CMSIS NN

About

This page give a quick overview of the functions available and key differences between them.

Note: The GitHub documentation does not follow the develop branch but rather the last official release in the master branch. Consequently, the group documentation linked to in the table table might not have the listed API. Please refer to the description in the header file instead.

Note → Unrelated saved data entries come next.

==> flow/design.v (excerpt) <==
module EC_TOP(
    clk, rst_n, in_valid,
    in_Px, in_Py, in_Qx, in_Qy, in_prime, in_a,
    out_valid, out_Rx, out_Ry
);
input clk, rst_n, in_valid;
input [6-1:0] in_Px, in_Py, in_Qx, in_Qy, in_prime, in_a;
output reg out_valid;
output reg [6-1:0] out_Rx, out_Ry;
localparam S_IDLE = 0;
localparam S_IN_DATA = 1;
localparam S_P_ADD = 2;
localparam S_P_DOU = 3;
localparam S_XR_YR = 4;
localparam S_OUT = 5;
parameter IP_WIDTH = 6;
reg [2:0] current_state, next_state;
reg [3:0] cnt_s_p;
reg [2:0] cnt_xr_yr;
reg [5:0] px_reg;
reg [5:0] py_reg;
reg [5:0] qx_reg;
reg [5:0] qy_reg;
reg [5:0] a_reg;
reg [5:0] prime_reg;
wire [5:0] p_sub_xp;
wire [5:0] p_sub_yp;
wire [5:0] p_sub_xq;
wire [5:0] p_sub_xr;
wire [6:0] xq_xp1;
wire [6:0] yq_yp1;
wire [7:0] xr_w;
wire [6:0] xp2_3_a;
reg [5:0] xr_reg ;
reg [5:0] s_reg;
reg [11:0] mod_in;
wire [5:0] mod_out;
reg [IP_WIDTH-1:0]  IN_2;
wire [IP_WIDTH-1:0] OUT_INV;
reg [5:0] yp2_ip;
wire [6:0] xp_xr1;
wire [11:0]mul_out;
reg [5:0] mul_in1, mul_in2;
wire [6:0] s_xp_xr1_yp1;
always@(posedge clk or negedge rst_n) begin
    if(!rst_n)
        current_state <= S_IDLE;
  ...
For scale: roughly 3700 cells after synthesis, about 110 flip-flops, ~52 I/O pins, about 25000 µm² of cells after synthesis.
clock: 62.4 ns
lec_check: 0
abc_area: 1
cap_margin: 0
core_margin: 2
core_utilization: 72
cts_cluster_size: 10
place_density: 0.42
setup_slack_margin: 5.0
slew_margin: 20
tns_end_percent: 20
run.sh (not shown) runs the stock make flow with config.mk's settings and CLKGATE_MAP_FILE=.
Edit:
==> flow/config.mk (replaced) <==
export PLATFORM = sky130hd
export DESIGN_NAME = EC_TOP
export DESIGN_NICKNAME = EC_TOP
export VERILOG_FILES = /design/flow/design.v
export SDC_FILE = /design/flow/constraint.sdc
export NUM_CORES = 4
export LEC_CHECK = 0
export CAP_MARGIN = 20
export CORE_MARGIN = 2
export CORE_UTILIZATION = 40
export SLEW_MARGIN = 20
==> flow/constraint.sdc (replaced) <==
create_clock -name core_clock -period 77.0 [get_ports {clk}]
set_input_delay 15.4000 -clock core_clock [delete_from_list [all_inputs] [get_ports {clk}]]
set_output_delay 15.4000 -clock core_clock [all_outputs]
set_load 0.01 [all_outputs]
What happened: Core utilization is lower by 42 points; routed wire length fell by 20%; via count drops by 21%; maximum frequency falls by about 16%; register-to-register slack gets better by 3.5 ns.
Edit:
--- a/flow/config.mk
+++ b/flow/config.mk
@@ -10,0 +11 @@
+export SETUP_SLACK_MARGIN = -1.47
==> flow/constraint.sdc (replaced) <==
create_clock -name core_clock -period 72.4 [get_ports {clk}]
set_input_delay 14.4800 -clock core_clock [delete_from_list [all_inputs] [get_ports {clk}]]
set_output_delay 14.4800 -clock core_clock [all_outputs]
set_load 0.01 [all_outputs]
The new run ran to the end with no violations.
Area after synthesis stays the same.
Global-route usage falls by 0.16 points.
Edit:
--- a/flow/config.mk
+++ b/flow/config.mk
@@ -10,2 +10,2 @@
-export CORE_UTILIZATION = 40
-export SETUP_SLACK_MARGIN = -1.47
+export CORE_UTILIZATION = 72
+export PLACE_DENSITY_LB_ADDON = 0.02
@@ -12,0 +13 @@
+export TNS_END_PERCENT = 100
==> flow/constraint.sdc (replaced) <==
create_clock -name core_clock -period 60.6 [get_ports {clk}]
set_input_delay 12.1200 -clock core_clock [delete_from_list [all_inputs] [get_ports {clk}]]
set_output_delay 12.1200 -clock core_clock [all_outputs]
set_load 0.01 [all_outputs]
What happened: With this change the flow aborted during global routing (5_1_grt) with ODB-0269; synthesized area is unchanged; die size is lower by well over a third; synthesized cell count is unchanged.
Edit:
--- a/flow/config.mk
+++ b/flow/config.mk
@@ -7,0 +8 @@
+export ABC_AREA = 1
@@ -11 +12,3 @@
-export PLACE_DENSITY_LB_ADDON = 0.02
+export CTS_CLUSTER_DIAMETER = 202
+export PLACE_DENSITY_LB_ADDON = 0.01
+export SETUP_SLACK_MARGIN = 3.76
@@ -13 +15,0 @@
-export TNS_END_PERCENT = 100
==> flow/constraint.sdc (replaced) <==
create_clock -name core_clock -period 14.2 [get_ports {clk}]
set_input_delay 2.8400 -clock core_clock [delete_from_list [all_inputs] [get_ports {clk}]]
set_output_delay 2.8400 -clock core_clock [all_outputs]
set_load 0.01 [all_outputs]
Effect: This time the run ended with an error in clock tree synthesis (4_1_cts) with DPL-0038; synthesized area goes up by 2.6%; die size goes up by about 2.6%; synthesized cell count goes up by 19%.

Setup of P:
Starting RTL as in the previous note.
==> flow/config.mk <==
export PLATFORM = sky130hd
export DESIGN_NAME = EC_TOP
export DESIGN_NICKNAME = EC_TOP
export VERILOG_FILES = /design/flow/design.v
export SDC_FILE = /design/flow/constraint.sdc
export NUM_CORES = 4
export LEC_CHECK = 0
export ABC_AREA = 1
export CAP_MARGIN = 20
export CORE_ASPECT_RATIO = 0.5
export CORE_MARGIN = 2
export CORE_UTILIZATION = 72
export CTS_CLUSTER_DIAMETER = 375
export CTS_CLUSTER_SIZE = 92
export PLACE_DENSITY = 0.41
export SETUP_SLACK_MARGIN = 4.08
export SLEW_MARGIN = 20
==> flow/constraint.sdc <==
create_clock -name core_clock -period 30.3 [get_ports {clk}]
set_input_delay 6.0600 -clock core_clock [delete_from_list [all_inputs] [get_ports {clk}]]
set_output_delay 6.0600 -clock core_clock [all_outputs]
set_load 0.01 [all_outputs]
P did not finish; the tool stopped in global routing with error GRT-0116.
Input-level comparison between Q and P:
Settings: removing CTS_CLUSTER_SIZE (formerly 92); removing CTS_CLUSTER_DIAMETER (formerly 375); removing PLACE_DENSITY (formerly 0.41); removing CORE_ASPECT_RATIO (formerly 0.5); removing SETUP_SLACK_MARGIN (formerly 4.08); changing CORE_UTILIZATION from 72 to 40; removing ABC_AREA (formerly 1); changing the clock period (ns, I/O delays scaled along) from 30.3 to 72.4.
==> results <==
Q went all the way through the flow, and no timing, DRC or antenna check failed. In Q relative to P, cell area reported after detailed placement had gone down by more than 10%. Higher worst slack at placement among Q and P: Q. Q reports a higher die area than P does. Re post-synthesis instance area: Q and P aren't equal, and the lower value belongs to Q. P has a lower post-synthesis share of cell area spent on full adders, half adders and majority gates than Q. Relative to P, area share of xor/xnor cells in the synthesized design increased by 1.4 points in Q. Q vs P on number of instances in the placed design: Q is the lower one. Comparing Q and P, the higher yosys stat chip area was measured on P. Q vs P, simple-gate portion of the synthesized area went down by 7.5 points.
Here is what was changed in the inputs of R compared with Q.
Settings: a change of CORE_MARGIN from 2 to 8; an added CELL_PAD_IN_SITES_DETAIL_PLACEMENT of 2; an added GPL_ROUTABILITY_DRIVEN of 0; an added ABC_AREA of 1; an added MIN_ROUTING_LAYER of met2; a change of the clock period (ns, I/O delays scaled along) from 72.4 to 77.0.
Findings:
Seen in the log of R: GRT-0116 during global routing, after which the run never completed.
R against Q: die area +about 12%; post-placement cell area +1.8%; distinct cell type count of the synthesized netlist -25; share of flip-flops with an asynchronous set or reset ~0 delta.
Of the two candidates, Q has the worse post-placement worst setup slack and R the better one.
Cmp R vs Q: synthesized instance count higher in R
Comparing total core area for Q and R, the bigger number came from R.
Per the comparison of R with Q, number of port buffers was more or less identical; flip-flop and latch count after synthesis was more or less identical; sequential share of the synthesized area went down by 0.28 points; area fraction in compound gates went down by 6.0 points.
What S does differently from R at the input level:
Settings: clearing ABC_AREA, which used to be 1; clearing MIN_ROUTING_LAYER, which used to be met2; clearing CELL_PAD_IN_SITES_DETAIL_PLACEMENT, which used to be 2.
## What came out
- Per the final summary, S finished and its layout is clean on timing, DRC and antenna.
- Changes observed in S relative to R: portion of the post-synthesis area used by sequential elements went up, post-synthesis sequential element count roughly the same, cell area after placement lower.
- From R to S the numbers moved as follows: basic-gate share of the synthesized area counting and, or, nand and nor cells shows a reduction of 7.5 points; count of boundary I/O pins about even.
- Against R, gate count after technology mapping in S fell by more than 10%.
- In S the placeable core region turned out 1500 sq um lower than in R.
- S ended with less yosys stat chip area than R.
- Summary of S over R: site row count decreased 1; synthesized area went down.
Design draw_lines, start of the top module:
module draw_lines(
      input                                      i_clk,
      input                                      i_reset,
      input                    [P_X_COORD_W-1:0] i_x0,
      input                    [P_X_COORD_W-1:0] i_x1,
      input                    [P_Y_COORD_W-1:0] i_y0,
      input                    [P_Y_COORD_W-1:0] i_y1,
      input                                      i_start,
      input                                      i_load_fifo,
      output                                     o_waiting,
      output                                     o_fifo_full,
      output                                     o_wr,
      output                [P_LOG2_RAM_DEPTH-1:0] o_addr
    );
For scale: ~4200 cells after synthesis, about 44000 µm² of cells after synthesis.
make LEC_CHECK=0 ABC_AREA=1 CAP_MARGIN=35 CORE_MARGIN=2 CORE_UTILIZATION=72 CTS_CLUSTER_DIAMETER=372 CTS_CLUSTER_SIZE=15 HOLD_SLACK_MARGIN=0.29 PLACE_DENSITY_LB_ADDON=0.01 SETUP_SLACK_MARGIN=-0.24 SLEW_MARGIN=20 finish   # period 2.59 ns
run.sh (not shown) runs the stock make flow with config.mk's settings and CLKGATE_MAP_FILE=.
The first run finished with negative setup slack left.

Legacy vs TFL micro compliant APIs

There are two kinds of APIs available in the CMSIS-NN repository; One that supports a legacy symmetric quantization scheme[1] and one that supports TFL micro's symmetric quantization scheme. One of the main differences is how the quantization is performed. The legacy APIs have a fixed point format with power of 2 scaling. This simplifies the re-quantization to a cycle efficient shift operation. No new development is done on the legacy functions and all of the new development is on the functions that support TFL micro. The table below highlights some of the differences between the two formats for convolution related functions. The TFL micro compliant APIs in most cases have a _s8 suffix and is always specified in the API header file.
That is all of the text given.